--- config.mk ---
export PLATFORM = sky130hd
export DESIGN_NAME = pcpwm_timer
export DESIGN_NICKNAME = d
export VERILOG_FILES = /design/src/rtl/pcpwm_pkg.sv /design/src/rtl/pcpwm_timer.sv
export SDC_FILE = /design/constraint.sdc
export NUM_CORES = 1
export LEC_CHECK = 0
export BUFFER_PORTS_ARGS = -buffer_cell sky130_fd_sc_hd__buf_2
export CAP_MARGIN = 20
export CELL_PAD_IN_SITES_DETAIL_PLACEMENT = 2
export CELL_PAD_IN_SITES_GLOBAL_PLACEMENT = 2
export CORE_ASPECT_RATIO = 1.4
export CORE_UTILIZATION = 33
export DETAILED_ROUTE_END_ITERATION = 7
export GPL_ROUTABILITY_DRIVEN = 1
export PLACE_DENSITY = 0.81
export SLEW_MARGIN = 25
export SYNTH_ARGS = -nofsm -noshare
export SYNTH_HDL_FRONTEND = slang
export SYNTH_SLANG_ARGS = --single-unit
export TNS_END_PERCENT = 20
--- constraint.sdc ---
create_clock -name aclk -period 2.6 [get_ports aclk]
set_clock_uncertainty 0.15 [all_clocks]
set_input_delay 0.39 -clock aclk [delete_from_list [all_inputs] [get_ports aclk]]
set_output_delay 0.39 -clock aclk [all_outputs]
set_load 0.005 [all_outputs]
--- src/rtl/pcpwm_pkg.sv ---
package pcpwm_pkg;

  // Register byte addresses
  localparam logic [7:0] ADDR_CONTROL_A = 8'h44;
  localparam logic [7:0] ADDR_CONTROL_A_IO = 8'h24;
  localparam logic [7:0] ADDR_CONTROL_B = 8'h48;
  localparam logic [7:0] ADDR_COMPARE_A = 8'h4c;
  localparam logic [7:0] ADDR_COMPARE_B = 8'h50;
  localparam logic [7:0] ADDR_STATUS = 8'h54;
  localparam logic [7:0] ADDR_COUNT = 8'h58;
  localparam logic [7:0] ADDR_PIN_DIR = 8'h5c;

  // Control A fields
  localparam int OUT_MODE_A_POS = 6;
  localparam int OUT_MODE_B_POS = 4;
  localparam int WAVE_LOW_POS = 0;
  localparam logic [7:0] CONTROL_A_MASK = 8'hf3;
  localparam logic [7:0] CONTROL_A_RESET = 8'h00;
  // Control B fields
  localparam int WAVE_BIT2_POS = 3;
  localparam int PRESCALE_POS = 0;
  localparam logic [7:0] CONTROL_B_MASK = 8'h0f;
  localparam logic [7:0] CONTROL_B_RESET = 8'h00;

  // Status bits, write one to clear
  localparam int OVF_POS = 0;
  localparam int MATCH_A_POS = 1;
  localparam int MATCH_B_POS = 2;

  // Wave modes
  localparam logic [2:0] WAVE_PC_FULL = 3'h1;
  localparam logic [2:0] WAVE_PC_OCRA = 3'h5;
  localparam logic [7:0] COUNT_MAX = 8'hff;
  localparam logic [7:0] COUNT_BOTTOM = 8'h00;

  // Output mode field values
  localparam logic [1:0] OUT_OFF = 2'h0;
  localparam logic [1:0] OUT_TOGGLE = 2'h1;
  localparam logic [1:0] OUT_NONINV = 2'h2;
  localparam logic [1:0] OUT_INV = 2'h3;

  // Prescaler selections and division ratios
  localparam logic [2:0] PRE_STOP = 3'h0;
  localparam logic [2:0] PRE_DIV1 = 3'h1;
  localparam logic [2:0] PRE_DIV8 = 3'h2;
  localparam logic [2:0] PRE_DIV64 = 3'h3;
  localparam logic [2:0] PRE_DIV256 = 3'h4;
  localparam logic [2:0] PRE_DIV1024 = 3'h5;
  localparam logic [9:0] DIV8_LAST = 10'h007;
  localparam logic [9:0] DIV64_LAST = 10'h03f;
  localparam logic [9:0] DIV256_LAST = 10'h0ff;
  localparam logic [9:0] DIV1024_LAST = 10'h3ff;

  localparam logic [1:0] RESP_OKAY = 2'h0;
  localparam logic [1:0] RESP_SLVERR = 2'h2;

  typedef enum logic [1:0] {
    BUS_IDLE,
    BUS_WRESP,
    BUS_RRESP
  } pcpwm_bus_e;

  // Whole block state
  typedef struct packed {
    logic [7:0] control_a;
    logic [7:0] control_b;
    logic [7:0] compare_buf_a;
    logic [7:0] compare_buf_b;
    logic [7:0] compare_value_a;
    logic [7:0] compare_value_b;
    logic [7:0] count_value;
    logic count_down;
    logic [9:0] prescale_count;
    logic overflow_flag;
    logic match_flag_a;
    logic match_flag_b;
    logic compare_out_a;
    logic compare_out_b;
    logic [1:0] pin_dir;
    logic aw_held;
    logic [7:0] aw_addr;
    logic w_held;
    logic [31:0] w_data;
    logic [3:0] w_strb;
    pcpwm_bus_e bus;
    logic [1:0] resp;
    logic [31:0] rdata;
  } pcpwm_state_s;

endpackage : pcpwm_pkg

§ Your assignment: In the listing above, find the line containing "export SYNTH_HDL_FRONTEND = slang" and the line containing "set_clock_uncertainty 0.15 [all_clocks]". Output them and every line between, exactly, and nothing else.

§ Task output:
export SYNTH_HDL_FRONTEND = slang
export SYNTH_SLANG_ARGS = --single-unit
export TNS_END_PERCENT = 20
--- constraint.sdc ---
create_clock -name aclk -period 2.6 [get_ports aclk]
set_clock_uncertainty 0.15 [all_clocks]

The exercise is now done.